Tutto è essenziale in questa grande cucina, Less is more, sembra
di poter leggere in caratteri enormi sul muro, immagino che questa
regola sia la regola della vita di Olya: l’abbigliamento,
l’arredamento, il mangiare, le chiacchiere, la spesa, le arrabbiature,
tutto. Il compagno di Olya è alto e ha i capelli corti, sta finendo una
tarda colazione, si prepara un caffè nero e va via. Sembra una casa
normale, questa, ma non lo è. Lo sarebbe, forse - per gli standard
di Chelsea, Manhattan, New York - se non ci fosse il salone, oltre
la cucina, una stanza ampia ma normale, solo che affaccia su una
strada che non è normale. Prima di essere una strada è stata una
ferrovia sopraelevata che attraversava Manhattan, oggi è un parco
lineare conosciuto in tutto il mondo, una di quelle cose che non
puoi non visitare a New York, un monumento vivo all’architettura
ferroviaria anni Trenta, una lunga passeggiata attraverso la città.

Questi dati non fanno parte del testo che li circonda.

This design comes from an exercise in tuning for small area and a short achievable clock period on the open sky130 flow, not from production work. Function was checked by simulation only, so behaviour that the tests miss may differ from the original. Power is estimated from default activity; no workload was simulated.

==> maple <==
Design fifo_flagged, start of the top module:
module fifo_flagged #(
  parameter int WIDTH    = 8,
  parameter int DEPTH    = 256,
  parameter int AF_LEVEL = DEPTH - 2,
  parameter int AE_LEVEL = 2
) (
  input  logic                           clk,
  input  logic                           reset_n,
  input  logic                           push,
  input  logic                           pop,
  input  logic                           flush,
  input  logic                           clear_err,
  input  logic [WIDTH-1:0]               din,
  output logic [WIDTH-1:0]               dout,
  output logic [$clog2(DEPTH+1)-1:0]     count,
  output logic                           empty,
  output logic                           full,
  output logic                           almost_full,
  output logic                           almost_empty,
  output logic                           overflow,
  output logic                           underflow,
  output logic [$clog2(DEPTH+1)-1:0]     max_level
);
  localparam int CNT_W  = $clog2(DEPTH+1);
  localparam int ADDR_W = $clog2(DEPTH);
  logic [15:0]       rhi_r, rlo_r;      
  localparam logic [15:0] RHI_RST = 16'h8000;    
  localparam logic [15:0] RLO_RST = 16'h4000;
  logic [15:0]       rhi_q, rlo_q;
  logic [15:0]       rlo2_r;
  logic              ring_up, ring_down;
  logic              ne_q, nae_q;
  logic              nempty_o_r, nae_o_r, full_o_r, af_o_r;
  logic [CNT_W-1:0]  count_o_r, max_o_r;
  logic [CNT_W-1:0]  count_r, max_r;
  logic              empty_r, full_r, af_r, ae_r, one_r, two_r, ovf_r, unf_r;
  logic              pend_v_r;
  ...
Settings: LEC_CHECK=0, CAP_MARGIN=20, CORE_MARGIN=2, CORE_UTILIZATION=55, SETUP_SLACK_MARGIN=3.45, SLEW_MARGIN=20, SYNTH_HIERARCHICAL=1; clock period 6.0 ns.
standard.sh (not shown) runs the stock make flow with config.mk's settings and CLKGATE_MAP_FILE= SYNTH_SCRIPT=/design/flow/synth_recipe.tcl, a recipe that flattens the netlist after the stock synthesis.
==> flow/flow/run.sh <==
#!/bin/bash
# Own layout flow: the standard ORFS flow (standard.sh), with a few
# layout-only settings changed on the make command line:
#  * ports buffered with plain buffers instead of the delay buffer that
#    buffer_ports picks by default;
#  * timing repair and resizing not limited to cells of the same footprint;
#  * clock tree built from larger sink clusters, without dummy loads;
# and one extra step between placement and clock tree synthesis: each
# register that drives nothing but an output port's buffer is moved next to
# that buffer (with the inverter between them, if any) and the placement is
# legalized again (flow/move_outregs.tcl).
# Synthesis is standard.sh's own, unchanged. Each tool's full output goes to
# ORFS's own log folder (orfs/logs/...); make's output goes to
# flow_make_place.log and flow_make_finish.log, the extra step's to
# move_outregs.log.
set -euo pipefail
cd "$(dirname "$0")/.."
VARS=(
  MATCH_CELL_FOOTPRINT=0
  "BUFFER_PORTS_ARGS=-buffer_cell sky130_fd_sc_hd__buf_4"
  "CTS_ARGS=-sink_clustering_enable -repair_clock_nets -dont_use_dummy_load -sink_clustering_size 25 -sink_clustering_max_diameter 90"
)
bash standard.sh "${VARS[@]}" place > flow_make_place.log 2>&1
RES=orfs/results/${FLOW_PLATFORM}/fifo_flagged/base
cat > move_outregs_run.tcl <<EOT
read_db $RES/3_place.odb
source flow/move_outregs.tcl
port_reg_moves
detailed_placement
check_placement -verbose
write_db $RES/3_place.odb.new
EOT
openroad -no_init -exit move_outregs_run.tcl > move_outregs.log 2>&1
mv -f $RES/3_place.odb.new $RES/3_place.odb
touch $RES/3_place.odb
bash standard.sh "${VARS[@]}" finish > flow_make_finish.log 2>&1
==> flow/flow/move_outregs.tcl <==
# Move each register that drives nothing but an output port's buffer (either
# directly or through an inverter that drives nothing else) next to that
# buffer; the caller then legalizes the placement.

# The instance driving net, or "" if none.
proc mo_driver {net} {
  foreach it [$net getITerms] { if {[$it isOutputSignal]} { return [$it getInst] } }
  return ""
}

# The net on inst's single signal input, and the number of loads on it.
proc mo_input_net {inst} {
  foreach it [$inst getITerms] {
    if {[$it isInputSignal]} { return [$it getNet] }
  }
  return "NULL"
}

proc mo_loads {net} {
  set n 0
  foreach it [$net getITerms] { if {![$it isOutputSignal]} { incr n } }
  return $n
}

proc port_reg_moves {} {
  set block [ord::get_db_block]
  set moved 0
  set kept 0
  foreach bterm [$block getBTerms] {
    if {[$bterm getIoType] != "OUTPUT"} { continue }
    set net [$bterm getNet]
    if {$net == "NULL"} { continue }
    set buf [mo_driver $net]
    if {$buf == ""} { continue }
    set in [mo_input_net $buf]
    if {$in == "NULL" || [mo_loads $in] != 1} { incr kept; continue }
    set drv [mo_driver $in]
    if {$drv == ""} { continue }
    set chain {}
    if {[string match "*inv*" [[$drv getMaster] getName]]} {
      lappend chain $drv
      set in2 [mo_input_net $drv]
      if {$in2 == "NULL" || [mo_loads $in2] != 1} { incr kept; continue }
      set drv [mo_driver $in2]
      if {$drv == ""} { continue }
    }
    if {![string match "*df*" [[$drv getMaster] getName]]} { incr kept; continue }
    lappend chain $drv
    set loc [$buf getLocation]
    foreach inst $chain {
      $inst setLocation [lindex $loc 0] [lindex $loc 1]
      $inst setPlacementStatus PLACED
    }
    incr moved
  }
  puts "moved $moved output registers, left $kept with other loads"
}
==> delta (differences from maple) <==
--- a/flow/design.v
+++ b/flow/design.v
@@ -3,17 +3,16 @@
   parameter int DEPTH  = 256,
   parameter int ADDR_W = 8    
 ) (
   input  logic              clk,
   input  logic              shift,
   input  logic [WIDTH-1:0]  wdata,
   input  logic [15:0]       rhi,      
   input  logic [15:0]       rlo,      
-  input  logic [15:0]       rlo2,     
   output logic [WIDTH-1:0]  nrd0,     
   output logic [WIDTH-1:0]  nrd1
 );
   localparam int NG1 = (DEPTH + 2) / 3;    
   localparam int NG2 = (NG1 + 2) / 3;      
   localparam int NG3 = (NG2 + 1) / 2;      
   localparam int NG4 = (NG3 + 2) / 3;      
   logic [DEPTH-1:0][WIDTH-1:0] mem, mem_nxt;
@@ -28,24 +27,18 @@
   for (genvar w = 0; w < DEPTH; w++) begin : g_word
     for (genvar b = 0; b < WIDTH; b++) begin : g_bit
       fifo_flagged_ao22 u_hold (
         .a1(shift), .a2(mem_prev[w][b]), .b1(keep), .b2(mem[w][b]), .y(mem_nxt[w][b])
       );
     end
   end
   always_ff @(posedge clk) mem <= mem_nxt;
-  logic [15:0] nrhi, nrlo, nrlo2;
-  assign nrhi  = ~rhi;
-  assign nrlo  = ~rlo;
-  assign nrlo2 = ~rlo2;
   for (genvar w = 0; w < DEPTH; w++) begin : g_sel
-    fifo_flagged_nor2 u_sel (
-      .a(nrhi[w / 16]), .b((w / 16 < 8) ? nrlo[w % 16] : nrlo2[w % 16]), .y(rsel[w])
-    );
+    fifo_flagged_and2 u_sel (.a(rhi[w / 16]), .b(rlo[w % 16]), .y(rsel[w]));
   end
   for (genvar b = 0; b < WIDTH; b++) begin : g_rd
     logic [NG1-1:0] t1;
     logic [NG2-1:0] t2;
     logic [NG3-1:0] t3;
     logic [NG4-1:0] t4;
     for (genvar g = 0; g < NG1; g++) begin : g_l1
       if (3*g + 2 < DEPTH) begin : g_3
@@ -108,16 +101,19 @@
   for (genvar g = 0; g < (N+1)/2; g++) begin : g_n
     if (2*g + 1 < N) begin : g_2
       fifo_flagged_nor2 u (.a(a[2*g]), .b(a[2*g+1]), .y(y[g]));
     end else begin : g_1
       assign y[g] = ~a[2*g];
     end
   end
 endmodule
+module fifo_flagged_and2 (input logic a, b, output logic y);
+  assign y = a & b;
+endmodule
 module fifo_flagged_nor3 (input logic a, b, c, output logic y);
   assign y = ~(a | b | c);
 endmodule
 module fifo_flagged_nor2 (input logic a, b, output logic y);
   assign y = ~(a | b);
 endmodule
 module fifo_flagged #(
   parameter int WIDTH    = 8,
@@ -143,20 +139,18 @@
   output logic [$clog2(DEPTH+1)-1:0]     max_level
 );
   localparam int CNT_W  = $clog2(DEPTH+1);
   localparam int ADDR_W = $clog2(DEPTH);
   logic [15:0]       rhi_r, rlo_r;      
   localparam logic [15:0] RHI_RST = 16'h8000;    
   localparam logic [15:0] RLO_RST = 16'h4000;
   logic [15:0]       rhi_q, rlo_q;
-  logic [15:0]       rlo2_r;
-  logic              ring_up, ring_down;
   logic              ne_q, nae_q;
-  logic              nempty_o_r, nae_o_r, full_o_r, af_o_r;
+  logic              empty_o_r, ae_o_r, full_o_r;
   logic [CNT_W-1:0]  count_o_r, max_o_r;
   logic [CNT_W-1:0]  count_r, max_r;
   logic              empty_r, full_r, af_r, ae_r, one_r, two_r, ovf_r, unf_r;
   logic              pend_v_r;
   logic [WIDTH-1:0]  pend_d_r, dout_r, rd_data;
   logic pop_ok, wr, rd, inc, dec, ovf_ev, unf_ev;
   logic [CNT_W-1:0] cnt_inc, cnt_dec, cnt_nxt, max_nxt;
   logic empty_n, full_n, af_n, ae_n, one_n, two_n;
@@ -236,26 +230,16 @@
         if (rlo_r[0]) rhi_q <= {rhi_r[0], rhi_r[15:1]} ^ RHI_RST;
       end
     end
   end
   assign empty_r = ~ne_q;
   assign ae_r    = ~nae_q;
   assign rhi_r   = rhi_q ^ RHI_RST;
   assign rlo_r   = rlo_q ^ RLO_RST;
-  assign ring_up   = ~flush & pend_v_r & ~rd;
-  assign ring_down = ~flush & rd & ~pend_v_r;
-  fifo_flagged_ring #(.RST(RLO_RST)) u_rlo2 (
-    .clk    (clk),
-    .reset_n(reset_n),
-    .flush  (flush),
-    .up     (ring_up),
-    .down   (ring_down),
-    .q      (rlo2_r)
-  );
   logic             sel_mem, nsel_mem;
   logic [WIDTH-1:0] dout_alt, dout_nxt, rd_n0, rd_n1, rd_m, alt_m;
   always_comb begin
     sel_mem = rd & ~one_r & ~(two_r & pend_v_r);
     if (empty_r | (rd & one_r)) dout_alt = din;
     else if (rd)                dout_alt = pend_d_r;
     else                        dout_alt = dout_r;
   end
@@ -265,42 +249,41 @@
     fifo_flagged_nand2 u_m1  (.a(sel_mem), .b(rd_data[b]), .y(rd_m[b]));
     fifo_flagged_nand2 u_m0  (.a(nsel_mem), .b(dout_alt[b]), .y(alt_m[b]));
     fifo_flagged_nand2 u_out (.a(rd_m[b]), .b(alt_m[b]), .y(dout_nxt[b]));
   end
   always_ff @(posedge clk) begin
     pend_d_r <= din;
     dout_r   <= dout_nxt;
   end
-  fifo_flagged_outreg #(.W(2*CNT_W + 4)) u_out (
+  fifo_flagged_outreg #(.W(2*CNT_W + 3), .RST({{(2*CNT_W + 1){1'b0}}, 2'b11})) u_out (
     .clk    (clk),
     .reset_n(reset_n),
-    .d      ({cnt_nxt, max_nxt, full_n, af_n, ~empty_n, ~ae_n}),
-    .q      ({count_o_r, max_o_r, full_o_r, af_o_r, nempty_o_r, nae_o_r})
+    .d      ({cnt_nxt, max_nxt, full_n, empty_n, ae_n}),
+    .q      ({count_o_r, max_o_r, full_o_r, empty_o_r, ae_o_r})
   );
   fifo_flagged_ram #(
     .WIDTH (WIDTH),
     .DEPTH (DEPTH),
     .ADDR_W(ADDR_W)
   ) u_ram (
     .clk  (clk),
     .shift(pend_v_r),
     .wdata(pend_d_r),
     .rhi  (rhi_r),
     .rlo  (rlo_r),
-    .rlo2 (rlo2_r),
     .nrd0 (rd_n0),
     .nrd1 (rd_n1)
   );
   assign dout         = dout_r;
   assign count        = count_o_r;
-  assign empty        = ~nempty_o_r;
+  assign empty        = empty_o_r;
   assign full         = full_o_r;
-  assign almost_full  = af_o_r;
-  assign almost_empty = ~nae_o_r;
+  assign almost_full  = af_r;
+  assign almost_empty = ae_o_r;
   assign overflow     = ovf_r;
   assign underflow    = unf_r;
   assign max_level    = max_o_r;
 endmodule
 module fifo_flagged_outreg #(
   parameter int          W   = 1,
   parameter logic [W-1:0] RST = '0
 ) (
@@ -309,27 +292,8 @@
   input  logic [W-1:0] d,
   output logic [W-1:0] q
 );
   always_ff @(posedge clk or negedge reset_n) begin
     if (!reset_n) q <= RST;
     else          q <= d;
   end
 endmodule
-module fifo_flagged_ring #(
-  parameter logic [15:0] RST = 16'h0001
-) (
-  input  logic        clk,
-  input  logic        reset_n,
-  input  logic        flush,
-  input  logic        up,
-  input  logic        down,
-  output logic [15:0] q
-);
-  logic [15:0] q_s;
-  assign q = q_s ^ RST;
-  always_ff @(posedge clk or negedge reset_n) begin
-    if (!reset_n)  q_s <= '0;
-    else if (flush) q_s <= '0;
-    else if (up)    q_s <= {q[14:0], q[15]} ^ RST;
-    else if (down)  q_s <= {q[0], q[15:1]} ^ RST;
-  end
-endmodule
==> flow/flow/run.sh (replaced) <==
#!/bin/bash
# Own layout flow: the standard ORFS flow (standard.sh), with a few
# layout-only settings changed on the make command line:
#  * ports buffered with plain buffers instead of the delay buffer that
#    buffer_ports picks by default;
#  * timing repair and resizing not limited to cells of the same footprint;
#  * clock tree built from larger sink clusters, without dummy loads.
# Synthesis is standard.sh's own, unchanged. Each tool's full output goes to
# ORFS's own log folder (orfs/logs/...); make's output goes to flow_make.log.
set -euo pipefail
cd "$(dirname "$0")/.."
bash standard.sh \
  MATCH_CELL_FOOTPRINT=0 \
  "BUFFER_PORTS_ARGS=-buffer_cell sky130_fd_sc_hd__buf_4" \
  "CTS_ARGS=-sink_clustering_enable -repair_clock_nets -dont_use_dummy_load -sink_clustering_size 25 -sink_clustering_max_diameter 90" \
  finish > flow_make.log 2>&1
removed: flow/flow/move_outregs.tcl
==> comparison table <==
metric	delta	maple
Combinational power share	4.8%	5.4%
Post_cts resized	286	232
Critical path startpoint	u_out.q[0]$_DFF_PN1_	rhi_q[5]$_DFFE_PN0P_
Sequential power share	64.0%	63.7%
Synthesized-area fraction occupied by ao, oa, aoi and oai cells	34.31%	34.34%
Largest driver fanout on the critical path	1	8
Final weighted congestion of routability-driven global placement	0.8543	0.8438
Library cells used by synthesis	68	62
Sequential cells	2144	2161
Fraction of synthesized cell area in xor and xnor cells	0.1546%	0.1772%
DPL Wire Length	126.3 mm	127.1 mm
P_int	17610 µW	17830 µW
Largest stage delay, worst path	0.69 ns	0.51 ns
Placeable core region	133100 µm²	133600 µm²
Total Routing Usage GR	28.32%	27.85%
Nonclk inv count	20	82
Comb. pwr	1100 µW	1260 µW
Achievable frequency	361.6 MHz	380.0 MHz
Global Route met2 Usage	41.70%	41.12%
Arr. time, crit path	1.57 ns	3.26 ns
Sequential area share after synthesis	58.83%	59.01%
Lkg Pwr	0.03081 µW	0.03120 µW
Status	finished clean	finished clean
Synthesized area	73650 µm²	74130 µm²
Fraction of synthesized area in multiplexers	0.5352%	0.4844%
Worst-Margin Slew	1.186 ns	1.150 ns

[port drivers added, routing unchanged]
Ports are ideal in the flow. The routed layouts listed here were re-timed in OpenROAD. Step 1 assumes that a clkbuf_16 drives the clock port and a buf_2 every other input. Step 2 adds t to the input delays and takes it off the output delays; t is the mean of the earliest and latest rising clock arrival at the registers after step 1. Input paths then give back, and output paths get back, about the clock's delay inside the block. Three values: ideal, step 1, step 2; two values: the first two.
run	t, ns	setup slack, ns	hold WS [ns]
maple	0.798	3.369 / 3.348 / 2.753	0.412 / 0.351 / 0.483
delta	0.804	3.234 / 3.153 / 2.750	0.264 / 0.230 / 0.486
After both steps setup and hold are still met in every run listed. The setup slack of maple, which loses most, moves by -0.021 ns with the drivers and by -0.616 ns with both steps.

High Line Park, si chiama, e passa proprio davanti al salone di Olya.
“Venticinquemila persone ogni giorno passano qui davanti,
è per questo che ho comprato la casa, per questo essere esposti
alla città. È un’esposizione continua, io mi sveglio, preparo il caffè
e vado a fare colazione lì, davanti alla gente che passa e guarda
verso di me, è una cosa che mi ricarica, l’energia arriva dalla strada
a me, mi fa stare bene. Le tende, nel paese del Sud Europa da cui
vengo io, sono elemento necessario ad ogni casa, persino nei paesi
dove ci si conosce tutti, soprattutto nei paesi, è importante che
le case siano isole. Le tende sono muri, riparano dallo sguardo
invidioso, malevolo o pettegolo, bisogna nascondere quel che
viviamo, dentro casa, mai deve arrivare l’occhio degli estranei,
‘Genti allena’, diceva mia nonna in lingua nostra, a indicare quelli
che non erano famiglia e non dovevano posare il loro sguardo
su di noi se non invitati, se prima non ci eravamo preparati”.

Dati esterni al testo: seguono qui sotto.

Context: an optimization exercise on an open-source flow, tuned for small area, a short achievable clock period and few clock cycles. The choices shown serve that exercise and are no tape-out recipe.
In this exercise RTL edits were held to simulation tests only and were not proved equivalent to the original.

[flow/run.sh]
#!/bin/bash
# synth_recipe.tcl (not shown) runs the flow's synth.tcl, then flattens the netlist and writes it again
# the make line also repeats each setting of config.mk as NAME=value (left out here)
make -C /OpenROAD-flow-scripts/flow DESIGN_CONFIG=/design/flow/config.mk WORK_HOME=/design/flow/orfs CLKGATE_MAP_FILE= SYNTH_SCRIPT=/design/flow/synth_recipe.tcl finish
[flow/config.mk]
export PLATFORM = sky130hd
export DESIGN_NAME = foreground_box_track_table_unit
export DESIGN_NICKNAME = foreground_box_track_table_unit
export VERILOG_FILES = /design/flow/design.v
export SDC_FILE = /design/flow/constraint.sdc
export NUM_CORES = 4
export LEC_CHECK = 0
export CAP_MARGIN = 20
export CORE_MARGIN = 2
export CORE_UTILIZATION = 40
export SETUP_SLACK_MARGIN = 5
export SLEW_MARGIN = 20
[flow/constraint.sdc]
create_clock -name core_clock -period 12.5 [get_ports {clock}]
set_input_delay 2.5000 -clock core_clock [delete_from_list [all_inputs] [get_ports {clock}]]
set_output_delay 2.5000 -clock core_clock [all_outputs]
set_load 0.01 [all_outputs]
[flow/design.v]
package fbtt_pkg;
   localparam int MaxTracks = 32;
   localparam int MaxBoxes  = 32;
   localparam int CoordBits = 12;
   localparam int AreaBits = 25;
   localparam int SideBits = 13;
   localparam int PermBits = 10;
   localparam int CntBits  = 6;
   localparam int SumBits  = 30;
   localparam logic [CntBits-1:0] CountMax = {CntBits{1'b1}};
   localparam logic [SumBits-1:0] SumMax   = {SumBits{1'b1}};
   localparam logic [9:0]         PerMille = 10'd1000;
   localparam logic [2:0] CsrMinArea   = 3'd0;
   localparam logic [2:0] CsrMinSide   = 3'd1;
   localparam logic [2:0] CsrOverlap   = 3'd2;
   localparam logic [2:0] CsrMissLimit = 3'd3;
   localparam logic [2:0] CsrRetire    = 3'd4;
   localparam logic [2:0] CsrStable    = 3'd5;
   localparam logic [2:0] CsrStableMin = 3'd6;
   typedef struct packed {
      logic [11:0] box_x;
      logic [11:0] box_y;
      logic [12:0] box_w;
      logic [12:0] box_h;
      logic [24:0] contour_area;
      logic        box_present;
      logic        frame_end;
   } req_type;
   typedef struct packed {
      logic [11:0] stable_x;
      logic [11:0] stable_y;
      logic [12:0] stable_w;
      logic [12:0] stable_h;
      logic        stable_valid;
      logic [29:0] fore_area_sum;
      logic        boxes_dropped;
      logic        last_result;
   } rsp_type;
   typedef enum logic [3:0] {
      ST_IDLE,
      ST_SUM_RD,
      ST_SUM_ACC,
      ST_TRK_RD,
      ST_BOX_RD,
      ST_CMP1,
      ST_CMP2,
      ST_TRK_WR,
      ST_NEW_RD,
      ST_NEW_WR,
      ST_EMIT_RD,
      ST_EMIT_CHK,
      ST_EMIT_OUT,
      ST_DONE
   } state_type;
endpackage
module fbtt_lowest #(
   parameter int N = 32
) (
   input  logic [N-1:0] v,
   output logic [N-1:0] sel
);
   assign sel[0] = v[0];
   for (genvar i = 1; i < N; i++) begin : g_bit
      assign sel[i] = v[i] & ~|v[i-1:0];
   end
endmodule
module fbtt_first #(
   parameter int N = 32
) (
   input  logic [N-1:0]   c,
   input  logic [N*N-1:0] prec_t,
   output logic [N-1:0]   sel
);
   for (genvar i = 0; i < N; i++) begin : g_sel
      assign sel[i] = c[i] & ~|(c & prec_t[i*N +: N]);
   end
endmodule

Ha abbattuto i muri, invece, Olya, ha levato le tende, tolto le
barriere, scelto di vivere una parte della casa come uno spettacolo
perenne, ha accettato che l’occhio altrui si posi continuamente sul
suo angolo di casa, di vita. “È come essere parte della città, del suo
spettacolo”, dice. “È un modo di vivere interattivo. Abbiamo deciso,
io e il mio compagno, di offrire questo spazio di esibizione ai nostri
amici: organizziamo cene a tema, la gente si diverte, tutti diventano
un po’ matti alle nostre feste, il muro del salone delle volte diventa
uno schermo, proiettiamo opere di giovani artisti che amiamo.
La gente passa, fa le foto, resta del tempo a guardarci, come
fossero ospiti anche loro, come se questa casa fosse una parte
dello spettacolo della città”. Olya è arrivata a New York venticinque
anni fa, si sente newyorkese, sa che qualunque cosa le riservi il suo
futuro di regista di documentari, N.Y. sarà sempre un posto in cui
tornerà. “Questa casa, questo salone, è stato come entrare
nell’ecosistema della città, come se potessi offrire finalmente
anche io qualcosa a questa comunità che mi ha dato tanto come
arte, bellezza, energia. Avevo visto molti appartamenti prima
di questo, alcuni disegnati da grandi architetti, ma nessuna poteva
offrirmi questo. Le altre erano solo bellissime case, questo è un
posto unico, uno spettacolo da inventare ogni giorno”.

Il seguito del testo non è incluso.